On February 3, 2017, the U.S. Department of the Treasury’s Office of Foreign Assets Control (OFAC) sanctioned more than two dozen individuals and entities related to Iran’s ballistic missile program and the Islamic Revolutionary Guard Corps – Qods Force (IRGC-QF).  The move comes amid escalating tensions between the Trump Administration and the Iranian government.

The new sanctions were triggered by Tehran’s ballistic missile test on January 29, 2017.  The sanctions target 25 individuals and entities, including Chinese firms suspected of supporting Iran’s missile program.  These entities and individuals include MKS International Co., Ltd., East Star Company, and Ofog Sabze Darya Company, as well as three China-based brokers involved in the procurement of dual-use technology and materials for Iran’s ballistic missile program.  The sanctions also target IRGC-QF’s Lebanon-based network working with Hezbollah, including Maher Trading and Construction Company, Reem Pharmaceutical, Mirage for Engineering and Trading, and Mirage for Waste Management and Environmental Services.  The property and interests in property of the designated individuals and entities are now blocked, and U.S. persons are generally prohibited from engaging in transactions with them.

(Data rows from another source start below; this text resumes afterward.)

==> src/sv/lsoi_pkg.sv <==
package lsoi_pkg;

    // fixed widths of the input item fields
    localparam int DATA_BITS  = 64;
    localparam int VALID_BITS = 4;

    localparam logic [7:0] CHAR_LF = 8'h0A;
    localparam logic [7:0] CHAR_CR = 8'h0D;

    // one-bit scanner state carried between items
    typedef struct packed {
        logic cr_pending;
        logic first_sent;
        logic saturated;
    } lsoi_flags_t;

endpackage

==> src/sv/lsoi_scan.sv <==
module lsoi_scan #(
    parameter int BYTES_PER_ITEM = 8
) (
    input  logic [lsoi_pkg::DATA_BITS-1:0]              data,
    input  logic [lsoi_pkg::VALID_BITS-1:0]             valid_bytes,
    input  logic                                        cr_pending_in,
    output logic [$clog2(BYTES_PER_ITEM+1)-1:0]         byte_count,
    output logic [BYTES_PER_ITEM-1:0]                   emit_mask,
    output logic [BYTES_PER_ITEM-1:0]                   lf_mask,
    output logic                                        cr_after
);
    import lsoi_pkg::*;

    localparam int CNT_W      = $clog2(BYTES_PER_ITEM + 1);
    localparam int EXT_BYTES  = (BYTES_PER_ITEM > DATA_BITS / 8) ? BYTES_PER_ITEM
                                                                 : DATA_BITS / 8;

    logic [8*EXT_BYTES-1:0] data_ext;
    logic [7:0]             cur_byte;
    logic                   prev_cr;
    logic                   is_lf;

    // bytes past the data word read as zero
    assign data_ext = (8*EXT_BYTES)'(data);

    // clamp the count to the item width
    always_comb
    begin
        if (int'(valid_bytes) > BYTES_PER_ITEM)
        begin
            byte_count = CNT_W'(BYTES_PER_ITEM);
        end
        else
        begin
            byte_count = CNT_W'(valid_bytes);
        end
    end

    // a byte is marked when it is LF (the line starts after it), or when it follows a
    // CR that it does not complete as CR LF (the line starts at it)
    always_comb
    begin
        prev_cr   = cr_pending_in;
        cr_after  = cr_pending_in;
        emit_mask = '0;
        lf_mask   = '0;
        cur_byte  = '0;
        is_lf     = 1'b0;
        for (int j = 0; j < BYTES_PER_ITEM; j++)
        begin
            if (j < int'(byte_count))
            begin
                cur_byte     = data_ext[8*j +: 8];
                is_lf        = (cur_byte == CHAR_LF);
                emit_mask[j] = is_lf || prev_cr;
                lf_mask[j]   = is_lf;
                prev_cr      = (cur_byte == CHAR_CR);
                cr_after     = prev_cr;
            end
        end
    end

endmodule

==> src/sv/line_start_offset_indexer.sv <==
// Line start offset indexer. Text arrives BYTES_PER_ITEM bytes per item, lowest
// address first, with a count of valid bytes and an end-of-buffer flag; the block
// returns the byte offset of every line start, beginning with 0. LF, a lone CR and
// CR LF each end a line, and the offset given is the one just after the break; a
// CR in the last byte of an item waits for the next byte or for the end flag. The
// position counter saturates at all ones and the overflow flag stays set until the
// end of the buffer. Each offset comes with last_of_run high on the final offset
// caused by its item. The path is three registers deep: an input register, an
// event register that holds the line starts found in one item, and a result
// register; an item's offsets pass from the input register through the event
// register to the result register. Items causing zero or one line start stream
// at one per cycle while out_ready is high; an item causing k line starts (at
// most BYTES_PER_ITEM + 1) stays in the event register while the result
// register sends one offset per cycle whenever out_ready allows.
module line_start_offset_indexer #(
    parameter int BYTES_PER_ITEM = 8,
    parameter int OFFSET_BITS    = 32
) (
    input  logic                              clk,
    input  logic                              rst_n,
    // input item channel
    input  logic                              in_valid,
    output logic                              in_ready,
    input  logic [lsoi_pkg::DATA_BITS-1:0]    data,
    input  logic [lsoi_pkg::VALID_BITS-1:0]   valid_bytes,
    input  logic                              end_of_buffer,
    // result channel
    output logic                              out_valid,
    input  logic                              out_ready,
    output logic [OFFSET_BITS-1:0]            line_offset,
    output logic                              last_of_run,
    output logic                              overflow
);
    import lsoi_pkg::*;

    localparam int CNT_W  = $clog2(BYTES_PER_ITEM + 1);
    // slot 0 is the offset-zero start, slots 1..N the bytes, top slot the end flush
    localparam int SLOT_W = BYTES_PER_ITEM + 2;
    localparam logic [OFFSET_BITS-1:0] MAX_POS = {OFFSET_BITS{1'b1}};

    // input register
    logic                  a_valid_reg;
    logic [DATA_BITS-1:0]  a_data_reg;
    logic [VALID_BITS-1:0] a_valid_bytes_reg;
    logic                  a_eob_reg;

    // scanner state
    logic [OFFSET_BITS-1:0] pos_reg;
    logic [OFFSET_BITS-1:0] pos_next;
    lsoi_flags_t            flags_reg;
    lsoi_flags_t            flags_next;

    // event register: pending line starts of one item
    logic [SLOT_W-1:0]      b_mask_reg;
    logic [SLOT_W-1:0]      b_mask_next;
    logic [SLOT_W-1:0]      b_lf_reg;
    logic [CNT_W-1:0]       b_count_reg;
    logic [OFFSET_BITS-1:0] b_base_reg;
    logic                   b_sat_reg;

    // result register
    logic                   out_valid_reg;
    logic [OFFSET_BITS-1:0] line_offset_reg;
    logic                   last_reg;
    logic                   overflow_reg;

    // scan outputs
    logic [CNT_W-1:0]          byte_count;
    logic [BYTES_PER_ITEM-1:0] emit_mask;
    logic [BYTES_PER_ITEM-1:0] lf_mask;
    logic                      cr_after;

    logic [OFFSET_BITS:0]   adv_sum;
    logic                   flush;
    logic [SLOT_W-1:0]      event_mask;

    logic [SLOT_W-1:0]      sel_hot;
    logic [CNT_W-1:0]       sel_steps;
    logic [SLOT_W-1:0]      remain_mask;
    logic                   sel_last;
    logic [OFFSET_BITS:0]   emit_sum;
    logic [OFFSET_BITS-1:0] emit_offset;
    logic                   emit_ovf;

    logic b_has;
    logic out_load;
    logic b_free;
    logic process_item;
    logic in_take;

    lsoi_scan #(
        .BYTES_PER_ITEM (BYTES_PER_ITEM)
    ) u_lsoi_scan (
        .data          (a_data_reg),
        .valid_bytes   (a_valid_bytes_reg),
        .cr_pending_in (flags_reg.cr_pending),
        .byte_count    (byte_count),
        .emit_mask     (emit_mask),
        .lf_mask       (lf_mask),
        .cr_after      (cr_after)
    );

    // handshake: the event register frees when its last start moves to the result
    assign b_has        = |b_mask_reg;
    assign out_load     = b_has && (!out_valid_reg || out_ready);
    assign b_free       = !b_has || (out_load && sel_last);
    assign process_item = a_valid_reg && b_free;
    assign in_ready     = !a_valid_reg || b_free;
    assign in_take      = in_valid && in_ready;

    // position after this item's bytes, saturating; carry means it went past the top
    assign adv_sum    = {1'b0, pos_reg} + (OFFSET_BITS+1)'(byte_count);
    assign flush      = a_eob_reg && cr_after;
    assign event_mask = {flush, emit_mask, !flags_reg.first_sent};

    // state update; the end flag returns everything to the reset state
    always_comb
    begin
        if (a_eob_reg)
        begin
            pos_next   = '0;
            flags_next = '0;
        end
        else
        begin
            pos_next              = adv_sum[OFFSET_BITS] ? MAX_POS : adv_sum[OFFSET_BITS-1:0];
            flags_next.saturated  = flags_reg.saturated | adv_sum[OFFSET_BITS];
            flags_next.cr_pending = cr_after;
            flags_next.first_sent = 1'b1;
        end
    end

    // pick the lowest pending start and the number of bytes consumed before it
    // (a CR start comes before its byte, an LF start after it)
    always_comb
    begin
        sel_hot   = '0;
        sel_steps = '0;
        for (int s = SLOT_W - 1; s >= 0; s--)
        begin
            if (b_mask_reg[s])
            begin
                sel_hot = SLOT_W'(1) << s;
                if (s == 0)
                begin
                    sel_steps = '0;
                end
                else if (s == SLOT_W - 1)
                begin
                    sel_steps = b_count_reg;
                end
                else
                begin
                    sel_steps = CNT_W'(s - 1 + int'(b_lf_reg[s]));
                end
            end
        end
    end

    assign remain_mask = b_mask_reg & ~sel_hot;
    assign sel_last    = (remain_mask == '0);

    // offset = base + steps with saturation; overflow if base was saturated
    // or the steps ran past the top
    assign emit_sum    = {1'b0, b_base_reg} + (OFFSET_BITS+1)'(sel_steps);
    assign emit_offset = emit_sum[OFFSET_BITS] ? MAX_POS : emit_sum[OFFSET_BITS-1:0];
    assign emit_ovf    = b_sat_reg | emit_sum[OFFSET_BITS];

    always_comb
    begin
        if (process_item)
        begin
            b_mask_next = event_mask;
        end
        else if (out_load)
        begin
            b_mask_next = remain_mask;
        end
        else
        begin
            b_mask_next = b_mask_reg;
        end
    end

    // control registers
    always_ff @(posedge clk or negedge rst_n)
    begin
        if (!rst_n)
        begin
            a_valid_reg   <= 1'b0;
            pos_reg       <= '0;
            flags_reg     <= '0;
            b_mask_reg    <= '0;
            out_valid_reg <= 1'b0;
        end
        else
        begin
            if (in_take)
            begin
                a_valid_reg <= 1'b1;
            end
            else if (process_item)
            begin
                a_valid_reg <= 1'b0;
            end

            if (process_item)
            begin
                pos_reg   <= pos_next;
                flags_reg <= flags_next;
            end

            b_mask_reg <= b_mask_next;

            if (out_load)
            begin
                out_valid_reg <= 1'b1;
            end
            else if (out_ready)
            begin
                out_valid_reg <= 1'b0;
            end
        end
    end

    // payload registers
    always_ff @(posedge clk)
    begin
        if (in_take)
        begin
            a_data_reg        <= data;
            a_valid_bytes_reg <= valid_bytes;
            a_eob_reg         <= end_of_buffer;
        end
        if (process_item)
        begin
            b_lf_reg    <= {1'b0, lf_mask, 1'b0};
            b_count_reg <= byte_count;
            b_base_reg  <= pos_reg;
            b_sat_reg   <= flags_reg.saturated;
        end
        if (out_load)
        begin
            line_offset_reg <= emit_offset;
            last_reg        <= sel_last;
            overflow_reg    <= emit_ovf;
        end
    end

    assign out_valid   = out_valid_reg;
    assign line_offset = line_offset_reg;
    assign last_of_run = last_reg;
    assign overflow    = overflow_reg;

endmodule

According to Administration officials, this action was taken outside the scope of the Joint Comprehensive Plan of Action (JCPOA), which was finalized in 2015 and is intended to restrict Iran’s nuclear activities in exchange for easing international sanctions against the country.  The JCPOA, and the earlier easing of the Iranian sanctions, remain in place.  However, the Trump Administration has indicated that the U.S. government is reviewing its overall policy towards Iran, suggesting that further changes to the sanctions regime could be forthcoming.